Bankiet skończył się w okolicach północy. Gości powsiadali w swoje powozy, karoce, brożki, kariolki, bryczki i landolety. Dla niektórych, w tym Lothara von Essing i jego kompanii podstawiono dorożkę. Żegnani przez stojących w progu Blucherów ruszyli w kierunku miasta.

Zaniepokoił ich dźwięk dzwonu. I pomarańczowa łuna nad portem. Fiakier powożący pojazdem przyspieszył, aby jak najszybciej dowieść pasażerów na miejsce. Ich obawy nie były płonne. Statek właśnie dogaszano…

Uszkodzenia nie były duże, ale raczej wyłączały na jakiś czas Dumną Syrenkę z pływania. Nadbudówka pozbawiona była dachu; jedna burta została nadpalona niemal do poziomu wody; a masz przypomianł osmalony pień, z którego zwisały dymiące resztki lin i żagla. Obok barki, z mętnej portowej wody wystawały resztki jakiejś innej, niewielkiej łodzi. Potrzaskane, osmalone deski pływały po powierzchni, a ułomek masztu opierał się o nabrzeże.

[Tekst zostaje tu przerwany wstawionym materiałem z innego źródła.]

From an optimization exercise on the open Yosys and OpenROAD flow, aimed at small area; shortcuts taken in it are not production practice. Function was checked by simulation only, so behaviour that the tests miss may differ from the original. Power figures rest on the tool's default switching activity, not on a simulated workload.

== build 14 ==
==> flow/design.v (excerpt) <==
module nibble_core #(
    parameter W = 320,
    parameter H = 240
) (
    input  wire         clk,
    input  wire         rst_n,         
    input  wire         cmd_valid,
    output wire         cmd_ready,
    input  wire [127:0] cmd_word,
    output wire         done,
    output wire [2:0]   result,
    output wire         vram_req,
    output wire         vram_we,
    output wire [15:0]  vram_addr,
    output wire [7:0]   vram_wdata,
    input  wire         vram_gnt,
    input  wire [7:0]   vram_rdata,
    output wire         text_req,
    output wire [15:0]  text_addr,
    input  wire         text_gnt,
    input  wire [7:0]   text_rdata,
    output wire         font_req,
    output wire [8:0]   font_addr,
    input  wire         font_gnt,
    input  wire [7:0]   font_rdata
);
    localparam RB  = W / 2;
    localparam SBC = RB * H;
    localparam S_IDLE  = 4'd0;
    localparam S_FIN   = 4'd1;
    localparam S_RD    = 4'd2;    
    localparam S_WR    = 4'd3;    
    localparam S_SRD   = 4'd4;    
    localparam S_SCHK  = 4'd5;    
    localparam S_TRD   = 4'd6;    
    localparam S_FRD   = 4'd7;    
  ...
Size: ~120 flip-flops, about 220 I/O pins, about 0.0078 sq mm of cells after synthesis.
clock: 6.5 ns
lec_check: 0
cap_margin: 20
core_margin: 2
core_utilization: 62
cts_buf_list: sky130_fd_sc_hd__clkbuf_8
gpl_timing_driven: 0
place_density: 0.72
slew_margin: 20
standard.sh (not shown) runs the stock make flow with config.mk's settings and CLKGATE_MAP_FILE= SYNTH_SCRIPT=/design/flow/synth_recipe.tcl, a recipe that flattens the netlist after the stock synthesis.
==> flow/flow/run.sh <==
#!/bin/bash
# Layout flow: the standard ORFS flow (standard.sh), with these changes:
#  - synthesis is ORFS's own synthesis script (the one standard.sh uses), but
#    ABC maps the logic with an area-oriented script (flow/abc_deep.script)
#    instead of ORFS's default one; registers are mapped before ABC runs, so
#    they are the standard synthesis's registers;
#  - adders are not mapped to half/full-adder cells first, so ABC maps
#    them with the rest of the logic (ADDER_MAP_FILE empty);
#  - the port buffers are sky130_fd_sc_hd__buf_1 cells;
#  - clock tree synthesis adds no dummy loads (-dont_use_dummy_load).
# Each step writes its full output to a log file of its own in this folder.
set -euo pipefail
cd "$(dirname "$0")/.."
rm -rf synth_scripts
cp -r "$FLOW_HOME/scripts" synth_scripts
cp flow/abc_deep.script synth_scripts/abc_speed.script
bash standard.sh "SCRIPTS_DIR=$PWD/synth_scripts" ADDER_MAP_FILE= synth > synth.log 2>&1
bash standard.sh "BUFFER_PORTS_ARGS=-buffer_cell sky130_fd_sc_hd__buf_1" \
  "CTS_ARGS=-sink_clustering_enable -repair_clock_nets -buf_list sky130_fd_sc_hd__clkbuf_8 -dont_use_dummy_load" \
  finish > layout.log 2>&1
==> flow/flow/abc_deep.script <==
&get -n
&st
&deepsyn -T 30
&dch -f
&nf -a -R 1000
&st
&dch -f
&nf -a -R 1000
&st
&dch -f
&nf -a -R 1000
&put
topo
stime -c
Build 14 closes out successfully: all stages finished, all timing, DRC and antenna checks passed.
Setup changes, build 14 to build 29
--- a/flow/flow/run.sh
+++ b/flow/flow/run.sh
@@ -10 +10,2 @@
-#  - clock tree synthesis adds no dummy loads (-dont_use_dummy_load).
+#  - clock tree synthesis adds no dummy loads (-dont_use_dummy_load) and
+#    clusters up to 24 sinks per leaf buffer.
@@ -19 +20 @@
-  "CTS_ARGS=-sink_clustering_enable -repair_clock_nets -buf_list sky130_fd_sc_hd__clkbuf_8 -dont_use_dummy_load" \
+  "CTS_ARGS=-sink_clustering_enable -repair_clock_nets -buf_list sky130_fd_sc_hd__clkbuf_8 -sink_clustering_size 24 -sink_clustering_max_diameter 120 -dont_use_dummy_load" \
Results
The area of the core reported for build 29 is greater than that of build 14 by 50 sq um. According to the power report, total power for build 29 is lower than for build 14. Run comparison: build 14 launch point of the critical path cmd_word[10]; build 29 launch point of the critical path cmd_word[8]. There was hardly any difference in deepest level of the CTS H-tree between build 14 and build 29. Multiplexer area fraction after synthesis: build 29 > build 14. The final net count on build 14 is in line with that on build 29. The instance count of the mapped netlist was comparable across build 29 and build 14. Build 29 vs build 14, maximum ir drop on the vdd rail went up by 0.011 mV. The synthesis-to-finish area growth on build 14 is in line with that on build 29.
## Diff of input files: build 83 against build 29
--- a/flow/flow/run.sh
+++ b/flow/flow/run.sh
@@ -9,3 +9 @@
-#  - the port buffers are sky130_fd_sc_hd__buf_1 cells;
-#  - clock tree synthesis adds no dummy loads (-dont_use_dummy_load) and
-#    clusters up to 24 sinks per leaf buffer.
+#  - the port buffers are sky130_fd_sc_hd__buf_1 cells.
@@ -19,3 +17 @@
-bash standard.sh "BUFFER_PORTS_ARGS=-buffer_cell sky130_fd_sc_hd__buf_1" \
-  "CTS_ARGS=-sink_clustering_enable -repair_clock_nets -buf_list sky130_fd_sc_hd__clkbuf_8 -sink_clustering_size 24 -sink_clustering_max_diameter 120 -dont_use_dummy_load" \
-  finish > layout.log 2>&1
+bash standard.sh "BUFFER_PORTS_ARGS=-buffer_cell sky130_fd_sc_hd__buf_1" finish > layout.log 2>&1
--- a/flow/config.mk
+++ b/flow/config.mk
@@ -10 +10 @@
-export CORE_UTILIZATION = 62
+export CORE_UTILIZATION = 55
@@ -12,2 +12 @@
-export GPL_TIMING_DRIVEN = 0
-export PLACE_DENSITY = 0.72
+export PLACE_DENSITY = 0.65
==> summary.txt <==
The launching element of the worst setup path comes out cmd_word[8] in one run and G[1] in the other, namely in build 29 and build 83 respectively. Combinational group share of total power was higher in the run labelled build 29. | first-pass GRT wire length | higher: build 83 |. Delta(final area, build 83 - build 29) > 0. Going from build 29 to build 83, count of cells along the worst register-to-register path has decreased, synthesized area has decreased, setup TNS after final layout ~0 delta.

lane 1:
Starting RTL as in the previous note.
==> flow/config.mk <==
export PLATFORM = sky130hd
export DESIGN_NAME = nibble_core
export DESIGN_NICKNAME = nibble_core
export VERILOG_FILES = /design/flow/design.v
export SDC_FILE = /design/flow/constraint.sdc
export NUM_CORES = 4
export LEC_CHECK = 0
export CAP_MARGIN = 20
export CORE_MARGIN = 2
export CORE_UTILIZATION = 55
export CTS_BUF_LIST = sky130_fd_sc_hd__clkbuf_8
export GPL_TIMING_DRIVEN = 0
export PLACE_DENSITY = 0.65
export SLEW_MARGIN = 20
==> flow/constraint.sdc <==
create_clock -name core_clock -period 6.5 [get_ports {clk}]
set_input_delay 1.3000 -clock core_clock [delete_from_list [all_inputs] [get_ports {clk}]]
set_output_delay 1.3000 -clock core_clock [all_outputs]
set_load 0.01 [all_outputs]
==> flow/flow/run.sh <==
#!/bin/bash
# Layout flow: the standard ORFS flow (standard.sh), with these changes:
#  - synthesis is ORFS's own synthesis script (the one standard.sh uses), but
#    ABC maps the logic with an area-oriented script (flow/abc_deep.script)
#    instead of ORFS's default one; registers are mapped before ABC runs, so
#    they are the standard synthesis's registers;
#  - adders are not mapped to half/full-adder cells first, so ABC maps
#    them with the rest of the logic (ADDER_MAP_FILE empty);
#  - the port buffers are sky130_fd_sc_hd__buf_1 cells;
#  - clock tree synthesis adds no dummy loads (-dont_use_dummy_load).
# Each step writes its full output to a log file of its own in this folder.
set -euo pipefail
cd "$(dirname "$0")/.."
rm -rf synth_scripts
cp -r "$FLOW_HOME/scripts" synth_scripts
cp flow/abc_deep.script synth_scripts/abc_speed.script
bash standard.sh "SCRIPTS_DIR=$PWD/synth_scripts" ADDER_MAP_FILE= synth > synth.log 2>&1
bash standard.sh "BUFFER_PORTS_ARGS=-buffer_cell sky130_fd_sc_hd__buf_1" \
  "CTS_ARGS=-sink_clustering_enable -repair_clock_nets -buf_list sky130_fd_sc_hd__clkbuf_8 -dont_use_dummy_load" \
  finish > layout.log 2>&1
Scripts as last shown in full above: flow/flow/abc_deep.script
--- input diff lane 1..lane 2 ---
Settings: CORE_UTILIZATION now 68, was 55; PLACE_DENSITY now 0.78, was 0.65.
[summary]
Summary of lane 2 over lane 1: insertion delay of the later-clocked pin in the worst-skew pair rose by 0.02 ns, average wire per cell in the routed design rose by about 0.9%, utilization after layout rose by 14 points, final critical path time including I/O delays and setup rose by 0.16 ns, routed length on met3 rose by about 14%. For synthesized netlist cell count, lane 2 and lane 1 come out practically identical. Global-route wire length before repair across lane 2 and lane 1: no real change. On relative area change from synthesis to final layout: between lane 2 and lane 1, it ends up higher for lane 1. Static power due to leakage: lane 2 vs lane 1 down 0.93%. Cmp lane 2 and lane 1 / aggregate routed wire length / higher: lane 1. Any difference in switching component of the power between lane 2 and lane 1 is small enough to ignore.

## afterwards: timing with drivers on the ports
Ports are ideal in the flow. The routed layouts listed here were re-timed in OpenROAD. Step 1 assumes that a clkbuf_16 drives the clock port and a buf_2 every other input. Step 2 also shifts input and output timing later by t, the mid clock arrival at the registers, as if the neighbouring blocks saw the same clock. Three values: ideal, step 1, step 2; two values: the first two.
run | t (ns) | slack for setup (ns) | worst setup path after step 2 | latest minus earliest clock arrival (ns) | worst register clock-pin slew, ns
build 14 | 0.483 | 0.721 / 0.727 / 0.245 | input to register | 0.029 / 0.029 | 0.08 / 0.08
build 29 | 0.480 | 0.208 / 0.223 / -0.257 | input to register | 0.028 / 0.028 | 0.08 / 0.08
build 83 | 0.510 | 0.892 / 0.851 / 0.471 | input to register | 0.017 / 0.017 | 0.10 / 0.10
lane 1 | 0.478 | 0.419 / 0.435 / -0.043 | input to register | 0.032 / 0.032 | 0.08 / 0.08
lane 2 | 0.496 | 0.264 / 0.280 / -0.216 | input to register | 0.032 / 0.032 | 0.08 / 0.08
With both steps, setup timing fails in build 29, lane 1 and lane 2, where it was met with ideal ports. The setup slack of lane 2, which loses most, moves by +0.016 ns with the drivers and by -0.480 ns with both steps.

Na brzegu zgromadził się niewielki tłumek zaangażowanych w akcję. Znajdowali się tu strażacy w dzwonkowatych hełmach, dokerzy, marynarze i zwykli mieszczanie. Wśród ludzi wyróżniał się Klaus, z twarzą pokrytą sadzą i osmalonym torsem. Wypytywał o coś jakiegoś strażaka, wskazując na resztki w wodzie.